Les jaguars, les panthères, les cougouars, les ours gris, les coyotes, pêle-mêle avec les daims, les antilopes, les asshatas et les bighorns, poussaient des hurlements et des rauquements plaintifs et ne songeaient pas à les attaquer, tant la frayeur neutralisait leurs instincts sanguinaires !

Les oiseaux tournoyaient, en poussant des cris sinistres, dans l’air imprégné d’une odeur de soufre et de bitume, et se laissaient lourdement tomber sur le sol, foudroyés par la peur, palpitants, les ailes étendues et les plumes hérissées.

Un second fléau vint se joindre au premier et ajouter, s’il est possible, à l’horreur de cette scène.

Le feu mis par les Indiens au camp des gambusinos avait de proche en proche gagné les hautes herbes de la prairie ; soudain il se révéla dans sa majestueuse et terrible splendeur, embrasant tout sur son passage et projetant au loin des millions d’étincelles avec des sifflements terribles.
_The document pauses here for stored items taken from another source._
--- src/rtl/knn_vote_pkg.sv ---
// Shared definitions for the KNN vote stage: neighbour entry layout, default widths and
// the FSM state encoding that the insert stage's bench also decodes.
package knn_vote_pkg;

    // Neighbour entry layout: {distance, label}
    localparam int unsigned LABEL_LSB   = 0;
    localparam int unsigned LABEL_MSB   = 7;
    localparam int unsigned DIST_LSB    = 8;

    localparam int unsigned NB_W_DEF    = 40;
    localparam int unsigned LABEL_W_DEF = LABEL_MSB - LABEL_LSB + 1;

    typedef enum logic [1:0] {
        StIdle    = 2'd0,
        StCollect = 2'd1,
        StVote    = 2'd2,
        StDone    = 2'd3
    } knn_state_e;

    // $clog2 that never returns 0, so single-entry tables still get a 1-bit index
    function automatic int unsigned clog2_min1(input int unsigned v);
        return (v <= 1) ? 1 : $clog2(v);
    endfunction

endpackage
[src/rtl/crc_stream_pkg.sv]
// crc_stream_pkg: FSM state type plus bit-reverse and single-bit LFSR helpers for the streaming CRC engine
package crc_stream_pkg;
  typedef enum logic [1:0] {IDLE, RUN, DONE} state_t;
  // Reverses the low n bits of v; bits at and above n are dropped.
  function automatic logic [31:0] rev(input logic [31:0] v, input int n);
    logic [31:0] r;
    r = {<<{v}};
    return r >> (32 - n);
  endfunction
  // One MSB-first LFSR update of a w-bit register; result is masked to w bits.
  function automatic logic [31:0] crc_bit_step(input logic [31:0] r, input logic b, input logic [31:0] poly, input int w);
    logic fb;
    fb = b ^ (|(r & (32'h1 << (w - 1))));
    return ((r << 1) ^ (fb ? poly : 32'h0)) & ((32'h1 << w) - 32'h1);
  endfunction
endpackage

[src/rtl/crc_stream_engine_step.sv]
// crc_stream_step: combinational DATA_W-bit unrolled CRC update
// ports: i_crc current register, i_data beat, o_crc register after absorbing the beat
module crc_stream_step
  import crc_stream_pkg::*;
#(
  parameter int          CRC_W  = 16,
  parameter logic [31:0] POLY   = 32'h8005,
  parameter int          DATA_W = 8,
  parameter logic        REFIN  = 1'b1
) (
  input  logic [CRC_W-1:0]  i_crc,
  input  logic [DATA_W-1:0] i_data,
  output logic [CRC_W-1:0]  o_crc
);
  logic [DATA_W-1:0] w_d;
  logic [CRC_W-1:0]  w_r;
  always_comb begin
    w_d = REFIN ? DATA_W'(rev(32'(i_data), DATA_W)) : i_data;
    w_r = i_crc;
    for (int k = DATA_W - 1; k >= 0; k--) w_r = CRC_W'(crc_bit_step(32'(w_r), w_d[k], POLY, CRC_W));
    o_crc = w_r;
  end
endmodule

[src/rtl/crc_stream_engine.sv]
// crc_stream_engine: streaming CRC with valid/ready beats, sop/eop framing and a residue-match flag
// ports: clk_i/rst_n_i clock and sync active-low reset; data_i/valid_i/sop_i/eop_i/ready_o beat handshake;
//        crc_o/match_o/crc_valid_o frame result; err_o protocol-violation pulse
module crc_stream_engine
  import crc_stream_pkg::*;
#(
  parameter int          CRC_W   = 16,
  parameter logic [31:0] POLY    = 32'h8005,
  parameter logic [31:0] INIT    = 32'h0000,
  parameter logic [31:0] XOR_OUT = 32'h0000,
  parameter logic        REFIN   = 1'b1,
  parameter logic        REFOUT  = 1'b1,
  parameter logic [31:0] RESIDUE = 32'h0000,
  parameter int          DATA_W  = 8
) (
  input  logic              clk_i,
  input  logic              rst_n_i,
  input  logic [DATA_W-1:0] data_i,
  input  logic              valid_i,
  input  logic              sop_i,
  input  logic              eop_i,
  output logic              ready_o,
  output logic [CRC_W-1:0]  crc_o,
  output logic              crc_valid_o,
  output logic              match_o,
  output logic              err_o
);
  state_t            r_state, w_nxt;
  logic [CRC_W-1:0]  r_reg, r_crc, w_base, w_step;
  logic              r_match, r_err, w_acc, w_load, w_err;
  // A beat is absorbed when it starts a frame (from IDLE or as an abort in RUN) or continues one.
  assign w_acc  = valid_i && ready_o;
  assign w_load = w_acc && (sop_i || r_state == RUN);
  assign w_err  = w_acc && (r_state == IDLE ? !sop_i : (r_state == RUN && sop_i));
  assign w_base = sop_i ? INIT[CRC_W-1:0] : r_reg;
  crc_stream_step #(.CRC_W(CRC_W), .POLY(POLY), .DATA_W(DATA_W), .REFIN(REFIN)) u_step (
    .i_crc (w_base),
    .i_data(data_i),
    .o_crc (w_step)
  );
  always_ff @(posedge clk_i) r_state <= !rst_n_i ? IDLE : w_nxt;
  always_comb w_nxt = r_state == DONE ? IDLE : w_load ? (eop_i ? DONE : RUN) : r_state;
  // Results are captured on the edge that enters DONE so they line up with crc_valid_o.
  always_ff @(posedge clk_i) begin
    if (!rst_n_i) begin
      r_reg   <= INIT[CRC_W-1:0];
      r_crc   <= '0;
      r_match <= 1'b0;
      r_err   <= 1'b0;
    end else begin
      r_err <= w_err;
      if (w_load) r_reg <= w_step;
      if (w_load && eop_i) begin
        r_crc   <= CRC_W'((REFOUT ? rev(32'(w_step), CRC_W) : 32'(w_step)) ^ XOR_OUT);
        r_match <= w_step == RESIDUE[CRC_W-1:0];
      end
    end
  end
  always_comb begin
    ready_o     = r_state != DONE;
    crc_valid_o = r_state == DONE;
    crc_o       = r_crc;
    match_o     = r_match;
    err_o       = r_err;
  end
endmodule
Il faut avoir assisté à un incendie dans les prairies du Far West pour se faire une idée de la splendide horreur d’un tel spectacle.

Des forêts vierges brûlent tout entières, leurs arbres séculaires se tordent avec des râles d’agonie, des frémissements et des tressaillements de douleur, poussant comme des créatures humaines des plaintes et des cris. Les montagnes incandescentes ressemblent à des phares lugubres et sinistres dont les immenses flammes montent en tournoyant vers le ciel qu’elles colorent au loin de reflets sanglants.

La terre continuait par intervalles à ressentir de violentes secousses : vers le nord-est, les flots du Rio-Gila s’avançaient en bondissant ; au sud-ouest, le feu se précipitait par sauts rapides et saccadés.

Les malheureux Peaux Rouges, les chasseurs et les pirates leurs ennemis voyaient avec une terreur indicible l’espace se resserrer d’instants en instants autour d’eux, et les chances de salut leur échapper toutes à la fois.

Dans ce moment suprême, où tout sentiment de haine aurait dû s’éteindre dans leur cœur, le Cèdre-Rouge et les chasseurs, ne songeant qu’à leur vengeance, continuaient leur course rapide, courant comme des démons à travers la prairie, qui bientôt allait sans doute leur servir de sépulcre.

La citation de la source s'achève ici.